Loachapoka Mayor James Grout said it's a sad day for the town, but he says Loachapoka is planning a fall festival event with the Lee County Historical Society.
Mayor Grout says Syrup Sopping organizers won't call him back to explain why they are leaving.
However, we spoke with two organizers over the phone on Wednesday.
"It's just really sad because it brings people to Loachapoka that have never even heard of the town before," said Deborah McCord, who has worked with the Lee County Historical Society for 20 years.
Since 1972, McCord's family and thousands more have flooded Loachapoka for Syrup Sopping.
"Everybody knows about it, they all talk about it," McCord said.

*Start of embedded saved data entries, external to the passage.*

What follows belongs to an exercise in optimizing a design on an open flow for a short achievable clock period and few clock cycles; a production flow would make more cautious choices.
In this exercise RTL edits were held to simulation tests only and were not proved equivalent to the original.
No activity file was given, so power comes from the tool's default toggle rates.

## old
==> flow/design.v (excerpt) <==
module cpu (
	input logic clk,
	input logic reset,
	input logic [127:0] ifetch_rdata,
	output logic [11:0] ifetch_address,
	input logic [127:0] mem_rdata,
	input logic mem_resp,
	output logic mem_read,
	output logic mem_write,
	output logic [127:0] mem_wdata,
	output logic [11:0] mem_address,
	output logic [15:0] mem_sel
);
Settings: LEC_CHECK=0, CAP_MARGIN=20, CORE_MARGIN=2, CORE_UTILIZATION=40, SETUP_SLACK_MARGIN=2.2, SLEW_MARGIN=20; clock period 4.4 ns.
standard.sh (not shown) runs the stock make flow with config.mk's settings and CLKGATE_MAP_FILE= SYNTH_SCRIPT=/design/flow/synth_recipe.tcl, a recipe that flattens the netlist after the stock synthesis.
==> flow/flow/run.sh <==
#!/bin/bash
# Layout flow: the standard synthesis; then the combinational logic is
# re-mapped by ABC for delay (flow/resynth.tcl, flow/abc.script), keeping
# every register as the standard synthesis made it; then the standard
# layout from the floorplan on. Each tool's output goes to its own log here.
set -euo pipefail
HERE=$(pwd)
bash standard.sh synth > synth.log 2>&1
R=$HERE/orfs/results/$FLOW_PLATFORM/cpu/base
cp "$R/1_2_yosys.v" "$HERE/1_2_yosys_standard.v"
YOSYS=$(command -v yosys || echo "$FLOW_HOME/../tools/install/yosys/bin/yosys")
# if the re-mapping fails, the standard netlist is laid out as it is
if ! RS_IN="$HERE/1_2_yosys_standard.v" RS_OUT="$HERE/1_2_yosys_remapped.v" RS_TOP="$FLOW_TOP" \
	RS_LIB="$FLOW_HOME/platforms/$FLOW_PLATFORM/lib/sky130_fd_sc_hd__tt_025C_1v80.lib" \
	RS_SCRIPT="$HERE/flow/abc.script" "$YOSYS" -c "$HERE/flow/resynth.tcl" > resynth.log 2>&1; then
	echo "re-mapping failed; keeping the standard netlist" >> resynth.log
else
	cp "$HERE/1_2_yosys_remapped.v" "$R/1_2_yosys.v"
fi
bash standard.sh > layout.log 2>&1
==> flow/flow/abc.script <==
strash
dch -f
map -D 700
topo
buffer -p
upsize -D 700
dnsize -D 700
==> flow/flow/resynth.tcl <==
# Re-map the combinational logic of the standard synthesis with ABC for
# delay. Every sequential cell (so every register, with its name and cell
# type) is kept as it is; only the logic between them changes.
# env: RS_IN RS_OUT RS_TOP RS_LIB RS_SCRIPT
yosys -import
set lib $::env(RS_LIB)
read_liberty -ignore_miss_func -ignore_miss_dir $lib
blackbox sky130_fd_sc_hd__*df* sky130_fd_sc_hd__*dl* sky130_fd_sc_hd__*sdf* sky130_fd_sc_hd__conb_1
read_verilog $::env(RS_IN)
hierarchy -top $::env(RS_TOP)
flatten
opt_clean -purge
set dont_use {}
foreach c {sky130_fd_sc_hd__probe_p_8 sky130_fd_sc_hd__probec_p_8 sky130_fd_sc_hd__lpflow_*} { lappend dont_use -dont_use $c }
set f [open abc.constr w]
puts $f "set_driving_cell sky130_fd_sc_hd__buf_1"
puts $f "set_load 5"
close $f
abc -script $::env(RS_SCRIPT) -liberty $lib {*}$dont_use -constr abc.constr
read_liberty -lib -ignore_redef $lib
opt_clean -purge
hilomap -singleton -hicell sky130_fd_sc_hd__conb_1 HI -locell sky130_fd_sc_hd__conb_1 LO
insbuf -buf sky130_fd_sc_hd__buf_4 A X
splitnets
opt_clean -purge
stat -liberty $lib
check -assert -mapped
write_verilog -noattr -nohex -nodec $::env(RS_OUT)
old ran to completion and came out clean on the timing, DRC and antenna checks.
Testbench counts of old, summed over its fixed seeds: cycles 34,924.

Mayor Grout said he's sad to say the Syrup Sopping tradition ends this year for Loachapoka.
"They will not be having Syrup Sopping this year, for what reasons I am not sure," Mayor Grout said.
Former Lee County Commissioner Mathen Holt and Gene Smith say they are the main organizers of Syrup Sopping and have decided to move the event closer to Auburn, possibly next year.

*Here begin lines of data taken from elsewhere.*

Context: an optimization exercise on an open-source flow, tuned for small area, a short achievable clock period and few clock cycles per item. The choices shown serve that exercise and are no tape-out recipe. Function was checked by simulation only, so behaviour that the tests miss may differ from the original. Power figures rest on the tool's default switching activity, not on a simulated workload.

== run A ==
// priority_button_rule_resolver
module priority_button_rule_resolver
#(
  parameter int NUM_RULES = pbr_pkg::NUM_RULES_DEF
) (
  input  logic                  clk,
  input  logic                  rst_n,
  input  logic                  in_tvalid,
  output logic                  in_tready,
  input  logic [pbr_pkg::IN_DATA_W-1:0]  in_tdata,
  input  logic [0:0]            in_tuser,
  output logic                  out_tvalid,
  input  logic                  out_tready,
  output logic [pbr_pkg::OUT_DATA_W-1:0] out_tdata,
  input  logic                  cfg_we,
  input  logic [pbr_pkg::CFG_IDX_W-1:0]  cfg_index,
  input  logic [pbr_pkg::CFG_DATA_W-1:0] cfg_wdata
);
clock: 4.5 ns
lec_check: 0
cap_margin: 20
core_margin: 2
core_utilization: 65
setup_slack_margin: 2.2
slew_margin: 20
run.sh (not shown) runs the stock make flow with config.mk's settings and CLKGATE_MAP_FILE= SYNTH_SCRIPT=/design/flow/synth_recipe.tcl, a recipe that flattens the netlist after the stock synthesis.
Run A finished every stage and its layout cleared the timing, design-rule and antenna checks.
Testbench counts of run A, summed over its fixed seeds: cycles 12,024, items 12,000.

Holt says he does not believe the town supports the event. Smith says it was a difficult decision to leave Loachapoka, but the large event was becoming a hazard in that location.
Mayor Grout says he's reached out to both organizers, but has had no response.

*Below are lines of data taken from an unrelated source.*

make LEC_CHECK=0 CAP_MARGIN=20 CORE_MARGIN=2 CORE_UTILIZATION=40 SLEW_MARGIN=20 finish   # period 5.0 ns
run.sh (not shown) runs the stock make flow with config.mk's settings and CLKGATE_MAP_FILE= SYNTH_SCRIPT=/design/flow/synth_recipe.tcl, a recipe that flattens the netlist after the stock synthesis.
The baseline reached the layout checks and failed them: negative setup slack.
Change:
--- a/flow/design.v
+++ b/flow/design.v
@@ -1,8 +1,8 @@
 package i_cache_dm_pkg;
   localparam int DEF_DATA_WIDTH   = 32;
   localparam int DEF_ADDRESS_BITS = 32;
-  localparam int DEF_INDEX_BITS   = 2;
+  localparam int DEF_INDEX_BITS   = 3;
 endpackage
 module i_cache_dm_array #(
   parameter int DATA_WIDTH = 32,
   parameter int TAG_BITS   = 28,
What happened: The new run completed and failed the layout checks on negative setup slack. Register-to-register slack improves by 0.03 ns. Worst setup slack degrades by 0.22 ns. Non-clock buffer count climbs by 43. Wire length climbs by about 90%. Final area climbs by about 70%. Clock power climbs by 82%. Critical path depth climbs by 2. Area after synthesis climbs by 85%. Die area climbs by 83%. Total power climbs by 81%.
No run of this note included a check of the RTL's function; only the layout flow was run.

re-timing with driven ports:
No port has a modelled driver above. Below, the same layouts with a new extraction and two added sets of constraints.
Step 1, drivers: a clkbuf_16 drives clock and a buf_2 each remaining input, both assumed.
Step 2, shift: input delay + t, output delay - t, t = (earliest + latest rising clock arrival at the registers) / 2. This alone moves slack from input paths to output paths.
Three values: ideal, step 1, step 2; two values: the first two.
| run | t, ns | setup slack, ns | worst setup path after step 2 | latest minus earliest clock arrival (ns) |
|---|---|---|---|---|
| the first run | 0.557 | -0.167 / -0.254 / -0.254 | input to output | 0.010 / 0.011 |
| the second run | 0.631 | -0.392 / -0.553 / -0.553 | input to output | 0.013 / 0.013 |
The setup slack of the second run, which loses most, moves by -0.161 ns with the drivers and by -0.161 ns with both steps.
What follows belongs to an exercise in optimizing a design on an open flow for small area, a short achievable clock period and few clock cycles per item; a production flow would make more cautious choices. The RTL was checked by simulation tests, not by an equivalence proof against the original design. Power and IR drop assume default switching activity.

==> 08-27: inputs <==
Design sorted_stream_merge_core, start of the top module:
module sorted_stream_merge_core (
  input  logic        clk,
  input  logic        rst,
  input  logic        push_valid,
  output logic        push_ready,
  input  logic [33:0] push_data,
  output logic        merge_valid,
  input  logic        merge_ready,
  output logic [34:0] merge_data
);
  localparam int DEPTH = ssm_pkg::QUEUE_DEPTH;
  localparam int PTR_W = ssm_pkg::PTR_W;
  localparam int CNT_W = ssm_pkg::CNT_W;
  localparam int VW    = ssm_pkg::VALUE_W;
  localparam int NIN   = 3;    
  logic          q_v    [NIN];
  logic          q_list [NIN];
  logic [VW-1:0] q_val  [NIN];
  logic          q_end  [NIN];
  logic          p_valid, p_list, p_end;
  logic [VW-1:0] p_val;
  logic          s_valid, s_list, s_end;
  logic [VW-1:0] s_val;
  assign {p_valid, p_list, p_val, p_end} = {q_v[0], q_list[0], q_val[0], q_end[0]};
  assign {s_valid, s_list, s_val, s_end} = {q_v[1], q_list[1], q_val[1], q_end[1]};
  logic          r_valid, r2_valid;
  logic [34:0]   r_data, r2_data;
  localparam int NSLOT = DEPTH - 1;
  logic [VW-1:0]    mem [NSLOT];
  logic [VW-1:0]    head;       
  logic [NSLOT-1:0] rn, wr;     
  logic [CNT_W-1:0] cnt;        
  logic [CNT_W-1:0] tot;        
  logic [CNT_W-1:0] owed;       
  logic             owed_src;
  logic             owed_last;
  logic             own;
  logic             end_a, end_b;
  assign push_ready  = !q_v[NIN-1];
  assign merge_valid = r_valid;
  assign merge_data  = r_data;
  function automatic logic [1:0] cmp2(input logic [VW-1:0] x, input logic [VW-1:0] y);
    logic [VW-1:0] lt, gt;
    integer l, i;
    lt = ~x & y;
    gt = x & ~y;
    lt[VW-1] = x[VW-1] & ~y[VW-1];
    gt[VW-1] = ~x[VW-1] & y[VW-1];
    for (l = 0; l < 5; l = l + 1) begin
      for (i = 0; i < VW / 2; i = i + 1) begin
        if (i < ((VW / 2) >> l)) begin
  ...
make LEC_CHECK=0 CAP_MARGIN=20 CORE_MARGIN=2 CORE_UTILIZATION=40 CTS_BUF_LIST=sky130_fd_sc_hd__clkbuf_8 CTS_CLUSTER_DIAMETER=50 CTS_CLUSTER_SIZE=12 PLACE_DENSITY=0.6 SETUP_SLACK_MARGIN=4.85 SLEW_MARGIN=20 TNS_END_PERCENT=2 finish   # period 8.0 ns
run.sh (not shown) runs the stock make flow with config.mk's settings and CLKGATE_MAP_FILE= SYNTH_SCRIPT=/design/flow/synth_recipe.tcl, a recipe that flattens the netlist after the stock synthesis.
==> 12-01: changes against 08-27 <==
--- a/flow/design.v
+++ b/flow/design.v
@@ -38,16 +38,16 @@
   logic          q_end  [NIN];
   logic          p_valid, p_list, p_end;
   logic [VW-1:0] p_val;
   logic          s_valid, s_list, s_end;
   logic [VW-1:0] s_val;
   assign {p_valid, p_list, p_val, p_end} = {q_v[0], q_list[0], q_val[0], q_end[0]};
   assign {s_valid, s_list, s_val, s_end} = {q_v[1], q_list[1], q_val[1], q_end[1]};
-  logic          r_valid, r2_valid;
-  logic [34:0]   r_data, r2_data;
+  logic          r_valid;
+  logic [34:0]   r_data;
   localparam int NSLOT = DEPTH - 1;
   logic [VW-1:0]    mem [NSLOT];
   logic [VW-1:0]    head;       
   logic [NSLOT-1:0] rn, wr;     
   logic [CNT_W-1:0] cnt;        
   logic [CNT_W-1:0] tot;        
   logic [CNT_W-1:0] owed;       
@@ -69,29 +69,29 @@
       for (i = 0; i < VW / 2; i = i + 1) begin
         if (i < ((VW / 2) >> l)) begin
           lt[i] = lt[2*i+1] | (~gt[2*i+1] & lt[2*i]);
           gt[i] = gt[2*i+1] | (~lt[2*i+1] & gt[2*i]);
         end
       end
     end
-    cmp2 = {lt[0], gt[0]};
+    cmp2 = {lt[0], ~lt[0] & ~gt[0]};
   endfunction
   logic rfree, have, full, space, busy, end_own, end_p, end_np, head_wins;
   logic p_vs;    
-  assign rfree     = !r2_valid;
+  assign rfree     = !r_valid || merge_ready;
   assign have      = (cnt != '0);
   assign full      = (cnt == CNT_W'(DEPTH));
   assign space     = (tot != CNT_W'(DEPTH));
   assign busy      = (owed != '0);
   assign end_own   = own ? end_b : end_a;
   assign end_p     = p_list ? end_b : end_a;
   assign end_np    = p_list ? end_a : end_b;
   assign p_vs      = p_valid && have && (own != p_list);
-  logic cr_lt, cr_gt, cr_ok;
-  assign head_wins = own ? cr_lt : !cr_gt;
+  logic cr_lt, cr_eq, cr_ok;
+  assign head_wins = cr_lt || (cr_eq && !own);
   logic          emit, e_src, e_last, e_ovf, e_held;
   logic          pop, owed_pop, live_pop, write, dbl, p_take, s_take;
   logic          set_end, clr_end, own_set, s_own, to_owed;
   logic [15:0] step [4];
   for (genvar g = 0; g < 4; g++) begin : g_step
     ssm_step u_step (
       .rfree     (g >= 2),
@@ -118,16 +118,14 @@
       .end_b     (end_b),
       .ctl       (step[g])
     );
   end
   assign {emit, e_held, e_src, e_last, e_ovf, owed_pop, live_pop, write, dbl, p_take, s_take,
           set_end, clr_end, own_set, s_own, to_owed} = step[{rfree, head_wins}];
   assign pop = owed_pop || live_pop;
-  logic [34:0] e_data;
-  assign e_data = {e_ovf ? VW'(0) : (e_held ? p_val : head), e_src, e_last, e_ovf};
   logic [CNT_W-1:0] tot_inc, tot_inc2, tot_dec, cnt_inc, cnt_inc2, cnt_dec, owed_dec;
   assign tot_inc  = tot + CNT_W'(1);
   assign tot_inc2 = tot + CNT_W'(2);
   assign tot_dec  = tot - CNT_W'(1);
   assign cnt_inc  = cnt + CNT_W'(1);
   assign cnt_inc2 = cnt + CNT_W'(2);
   assign cnt_dec  = cnt - CNT_W'(1);
@@ -192,15 +190,15 @@
     end
   end
   logic [1:0] k_hp, k_rp, k_hs, k_ps, k_sp, k_hd;
   assign k_hp = cmp2(head, p_val);       
   assign k_rp = cmp2(slot_rd, p_val);    
   assign k_hs = cmp2(head, s_val);       
   assign k_ps = cmp2(p_val, s_val);      
-  assign k_sp = {k_ps[0], k_ps[1]};     
+  assign k_sp = {!k_ps[1] && !k_ps[0], k_ps[0]};    
   assign k_hd = cmp2(head, push_data[32:1]);   
   logic h_slot, h_in0, n_hold, n_from_s, n_from_push;
   assign h_slot   = pop && (tot != CNT_W'(1));
   assign h_in0    = !h_slot && h_empty;
   assign n_hold   = !p_rm;
   assign n_from_s = p_rm && !s_rm && s_valid;
   assign n_from_push = p_rm && !(s_valid && !s_rm) && !(q_v[2] && (s_rm || !s_valid));
@@ -237,30 +235,28 @@
     end
   end
   always_ff @(posedge clk) begin
     if (rst) begin
       for (int k = 0; k < NIN; k++) q_v[k] <= 1'b0;
       cr_ok   <= 1'b0;
       r_valid <= 1'b0;
-      r2_valid <= 1'b0;
       rn      <= NSLOT'(1);
       wr      <= NSLOT'(1);
       cnt     <= '0;
       tot     <= '0;
       owed    <= '0;
       end_a   <= 1'b0;
       end_b   <= 1'b0;
     end else begin
       for (int k = 0; k < NIN; k++) q_v[k] <= n_v[k];
       cr_ok <= k_ok;
-      if (!r_valid || merge_ready) begin
-        r_valid  <= r2_valid || emit;
-        r2_valid <= 1'b0;
-      end else if (emit) begin
-        r2_valid <= 1'b1;
+      if (emit) begin
+        r_valid <= 1'b1;
+      end else if (merge_ready) begin
+        r_valid <= 1'b0;
       end
       if (pop && (tot != CNT_W'(1))) rn <= {rn[NSLOT-2:0], rn[NSLOT-1]};
       if (slot_app)                  wr <= {wr[NSLOT-2:0], wr[NSLOT-1]};
       if (dbl)                tot <= pop ? tot_inc : tot_inc2;
       else if (write && !pop) tot <= tot_inc;
       else if (pop && !write) tot <= tot_dec;
       if (to_owed) begin
@@ -287,20 +283,17 @@
   end
   always_ff @(posedge clk) begin
     for (int k = 0; k < NIN; k++) begin
       q_list[k] <= n_list[k];
       q_val[k]  <= n_val[k];
       q_end[k]  <= n_end[k];
     end
-    {cr_lt, cr_gt} <= k_next;
-    if (!r_valid || merge_ready) begin
-      r_data <= r2_valid ? r2_data : e_data;
-    end
-    if (!r2_valid) begin
-      r2_data <= e_data;
+    {cr_lt, cr_eq} <= k_next;
+    if (rfree) begin
+      r_data <= {e_ovf ? VW'(0) : (e_held ? p_val : head), e_src, e_last, e_ovf};
     end
     if (own_set) begin
       own <= p_list;
     end else if (s_own) begin
       own <= s_list;
     end
     if (to_owed) begin
Settings changed: CTS_BUF_LIST sky130_fd_sc_hd__clkbuf_8 to unset, CTS_CLUSTER_DIAMETER 50 to 60, CTS_CLUSTER_SIZE 12 to 20, SETUP_SLACK_MARGIN 4.85 to 5.0, TNS_END_PERCENT 2 to 10.
==> run notes <==
In 12-01 the maximum frequency is larger than in 08-27, by about 0.25%.
Against 08-27, the core utilization of 12-01 is higher by 1.0 points.
Between 12-01 and 08-27, the lower clock power is in 08-27 (gap about 8%, measured against 08-27).
Of 12-01 and 08-27, 12-01 has the higher power (gap 6.0%, measured against 08-27).
Between 12-01 and 08-27, the lower sequential share of layout area is in 12-01 (gap 1.7 points).
Between 08-27 and 12-01, the lower first-iteration DRC count is in 08-27 (gap 2.4%, measured against 12-01).
Testbench counts of 08-27, summed over its fixed seeds: cycles 5,128, items 4,231.
Testbench counts of 12-01, summed over its fixed seeds: cycles 5,128, items 4,231.

what the ideal ports hide:
No port has a modelled driver above. Below, the same layouts with a new extraction and two added sets of constraints.
Step 1 sets driving cells, clkbuf_16 on the clock port and buf_2 on the other inputs (assumed; they add their load-dependent delay and slew).
Step 2, shift: input delay + t, output delay - t, t = (earliest + latest rising clock arrival at the registers) / 2. This alone moves slack from input paths to output paths.
a / b / c = no drivers / after step 1 / after step 2; a / b = the first two.
run | t (ns) | slack for setup (ns) | hold WS [ns] | worst setup path after step 2 | clock arrival spread, ns
08-27 | 0.760 | 4.635 / 4.573 / 4.178 | 0.462 / 0.462 / 0.462 | input to register | 0.050 / 0.050
12-01 | 0.696 | 4.643 / 4.643 / 4.002 | 0.495 / 0.495 / 0.495 | input to register | 0.056 / 0.056
After both steps every run listed still meets setup and hold. The setup slack of 12-01, which loses most, moves by 0.000 ns with the drivers and by -0.641 ns with both steps.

"I think out of common courtesy they would have contacted me or a member of the council, said this year things are going to be different, no comment has left a big void," Mayor Grout said.
McCord says the Historical Society is determined to fill that void.
"We will have the sausage biscuits and the syrup made from cane and horses," McCord said.
Each year the Historical Society holds their Historical Fair the same day as Syrup Sopping, and this year will be no different.
The Historical Society is asking Syrup Sopping vendors and visitors to support their fair on October 17 at Pioneer Park.
"We want to bring people into the town of Loachapoka and we hope we can still do that, it will just be under a different name," McCord said.
The Historical Society is also concerned fair attendance will be down this year because Syrup Sopping is gone. Fair proceeds fund their community outreach group for the entire year.
Lee County Commissioner Shelia Eckman, who represents that area, is well aware of this issue.
Eckman hopes the community will rally around the Historical Fair on October 17.
"They do not claim non-profit status on their website, but they promote their event as 'benefiting the community,'" Eckman said about the Syrup Sopping organizers. "The community gets about $300 for a business license and the rental of the old school. Townsfolk have been upset about the deception for years, as they don't see any benefit. Most people don't realize there are actually two events that day – the Syrup Sop on the south side of Highway 14 and the Lee County Historical Fair on the north. With the exodus of the Syrup Sop, the fair will be much more easily accessed and family friendly, I believe."
Eckmen says the group does pay the water bill for the town hall and to keep the park mowed.
However, she says requests for the group's financials to confirm they've given to other groups have not been forthcoming.
We reached out to Holt and Smith for the group's financials as well to clarify if they are nonprofit or for-profit.
We will update this story when they respond.